Eigenlijk kun je dit stuk over twee cowboys op zoek naar hun broer een indianenverhaal noemen: het zit zo lekker vol overdrijvingen, absurditeiten en ongerijmde logica dat het op het eerste gezicht als onwaar zal klinken, maar het gaat wel degelijk over de queesten van twee broers naar zichzelf, naar elkaar loslaten, naar zelfstandigheid, gepaard met veel vallen en opstaan.

Gerda Dendooven kennen we vooral als fantastisch illustrator van kinderboeken. Met een paar dikke strepen weet ze figuren en objecten karakters te geven. Ook schreef ze zelf kinderverhalen. Een paar boeken zoals Soepkinders en Het takkenkind zijn voor het theater bewerkt. Theaterteksten maakte ze ook, en ook die kwamen in handen van regisseur Jo Roets van Laika. En nu vroeg ze hem weer om haar schrijfsel in theater te verbeelden.

Laika (Antwerpen) maakte al een paar keer producties samen met Noël Fischer, ook al voordat ze artistiek leider was van BonteHond. De huidige artistieke leider René Geerlings zag een nieuwe samenwerking tussen de twee gezelschappen ook wel zitten. Dat alles leidde dan tot deze productie vol strapatsen van ‘De bende van Koewacht’ met Gert en Jo Jochems. Zij zijn ook in het echt broers. Joop van Brakel bespeelt vanaf de zijbank de banjo en andere snaarinstrumenten. Hij zorgt ook voor verrassende geluiden op juiste momenten.

In een proloog spelen Jo en Gert met poppetjes op een tafel de storm na die de moeder met hut en al van de prairie wegblies. De taferelen worden op de houtenlatttenwand geprojecteerd. Drie broers blijven verweesd achter bij de dikke eik. Dan verschijnen Billy en Bill in het echt. De ene heel stoer uitgedost, de ander met een geel hemd en bleke skinny broek. De een op een stoer stokpaard dat luid hinnikt, de andere op een stok met een knuffelvogel als kop. Het is duidelijk: Billy wil echt dé cowboy zijn, de ‘lone ranger’ die zwerft, spuugt, stinkt en heel lang kan plassen. Bill verlangt naar een vaste stek, een haardvuur en een hemelbed. De twee horen als broers samen, maar ze willen toch hun eigen weg gaan. Dat zorgt voor grillige dialogen en hilarische visuele situaties in een spel met het decor en de attributen (in een scenografie van Peter De Bie). De ene gaat op zoek naar verloren broer Ben in de woestijn, de ander naar een huis in de stad. Ze komen er andere personages tegen, zoals een Indiaan in een kartonnen tipi in de stad. Hij bedelt, geeft zijn ‘huis’ weg en zoekt wel iets anders. Als contrast prijst een opgeblazen Kerstman de consumptie aan.

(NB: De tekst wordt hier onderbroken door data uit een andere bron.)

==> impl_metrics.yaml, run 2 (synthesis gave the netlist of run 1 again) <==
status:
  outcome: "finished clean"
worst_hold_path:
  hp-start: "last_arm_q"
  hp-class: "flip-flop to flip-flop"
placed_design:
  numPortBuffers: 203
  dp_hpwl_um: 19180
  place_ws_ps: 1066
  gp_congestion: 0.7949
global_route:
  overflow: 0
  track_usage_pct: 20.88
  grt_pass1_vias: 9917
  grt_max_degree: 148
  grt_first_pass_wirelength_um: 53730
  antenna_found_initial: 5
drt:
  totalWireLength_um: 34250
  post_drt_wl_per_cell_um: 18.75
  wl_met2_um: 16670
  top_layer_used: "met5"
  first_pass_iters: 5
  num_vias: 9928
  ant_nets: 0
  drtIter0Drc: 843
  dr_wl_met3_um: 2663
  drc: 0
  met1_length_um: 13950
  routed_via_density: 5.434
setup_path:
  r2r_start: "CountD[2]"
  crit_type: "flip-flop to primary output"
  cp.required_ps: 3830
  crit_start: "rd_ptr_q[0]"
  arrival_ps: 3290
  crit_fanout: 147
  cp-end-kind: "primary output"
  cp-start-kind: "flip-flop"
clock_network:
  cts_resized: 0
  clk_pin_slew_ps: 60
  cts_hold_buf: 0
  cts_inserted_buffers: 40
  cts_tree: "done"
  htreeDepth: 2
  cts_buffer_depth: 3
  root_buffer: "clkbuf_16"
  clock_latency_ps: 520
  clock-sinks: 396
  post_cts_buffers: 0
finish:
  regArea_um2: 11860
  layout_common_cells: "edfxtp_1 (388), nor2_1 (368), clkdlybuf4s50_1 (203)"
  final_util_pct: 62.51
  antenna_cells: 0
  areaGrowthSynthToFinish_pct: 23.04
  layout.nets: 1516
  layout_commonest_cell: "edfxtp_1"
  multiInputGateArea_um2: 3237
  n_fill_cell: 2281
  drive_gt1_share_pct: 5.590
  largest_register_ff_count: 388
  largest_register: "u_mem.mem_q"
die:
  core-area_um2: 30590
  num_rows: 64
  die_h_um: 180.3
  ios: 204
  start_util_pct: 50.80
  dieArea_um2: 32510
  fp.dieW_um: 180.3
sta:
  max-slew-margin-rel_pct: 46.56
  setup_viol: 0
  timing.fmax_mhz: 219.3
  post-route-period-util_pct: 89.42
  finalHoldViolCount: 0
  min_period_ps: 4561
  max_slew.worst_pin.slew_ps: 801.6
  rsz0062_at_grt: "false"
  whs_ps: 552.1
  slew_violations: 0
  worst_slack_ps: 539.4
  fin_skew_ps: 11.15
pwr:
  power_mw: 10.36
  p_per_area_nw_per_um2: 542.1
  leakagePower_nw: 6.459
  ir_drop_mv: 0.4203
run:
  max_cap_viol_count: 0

Ook de Indiaan, de matrassenkoning van het slaappaleis, enzovoorts, zijn in een grappige en opvallende outfit gestoken (kostumering van Inge Büscher). Dit zijn echte typetjes. De cowboybroers zijn geen clichés, maar ook geen uitgevlooide karakters. Ze schuren tegen (herkenbare) typetjes aan. Ze zijn uitvergroot, bijwijlen grotesk, maar ze blijven geloofwaardig grappig. Ze spelen een slapstick, niet puur om het leuke an sich, maar met een tragische ondertoon van twee jongens die uit elkaar gaan maar niet zonder elkaar kunnen.

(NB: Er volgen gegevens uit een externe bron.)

File: config.mk
export PLATFORM = sky130hd
export DESIGN_NAME = rr_mux
export DESIGN_NICKNAME = d
export VERILOG_FILES = /design/src/rtl/rr_mux.sv
export SDC_FILE = /design/constraint.sdc
export NUM_CORES = 1
export LEC_CHECK = 0
export CORE_ASPECT_RATIO = 0.5
export CORE_MARGIN = 3
export CORE_UTILIZATION = 45
export DETAILED_ROUTE_END_ITERATION = 7
export PLACE_DENSITY = 0.92
export SLEW_MARGIN = 40
export SYNTH_ARGS = -nofsm -noshare
export SYNTH_HDL_FRONTEND = slang
export SYNTH_SLANG_ARGS = --single-unit
export TNS_END_PERCENT = 20
File: constraint.sdc
create_clock -name clk -period 8.5 [get_ports clk]
set_input_delay 2.55 -clock clk [delete_from_list [all_inputs] [get_ports clk]]
set_output_delay 2.55 -clock clk [all_outputs]
set_load 0.01 [all_outputs]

Vinden ze hun oudere broer, vinden ze elkaar? Zijn ze toch onlosmakelijk met elkaar verbonden, ondanks alle verschillen? Hun tochten door woestijn en stad, hun huisje bouwen, dat alles gebeurt gedoseerd en knap getimed, zoals het een slapstick uit goeie ouwe wildwesttijd betaamt. Met het nodige overtuigende spelplezier tussen de twee spelers, de muzikant en het decor. Heerlijk om naar te kijken en naar te luisteren. Cowboytje spelen wordt weer helemaal anders.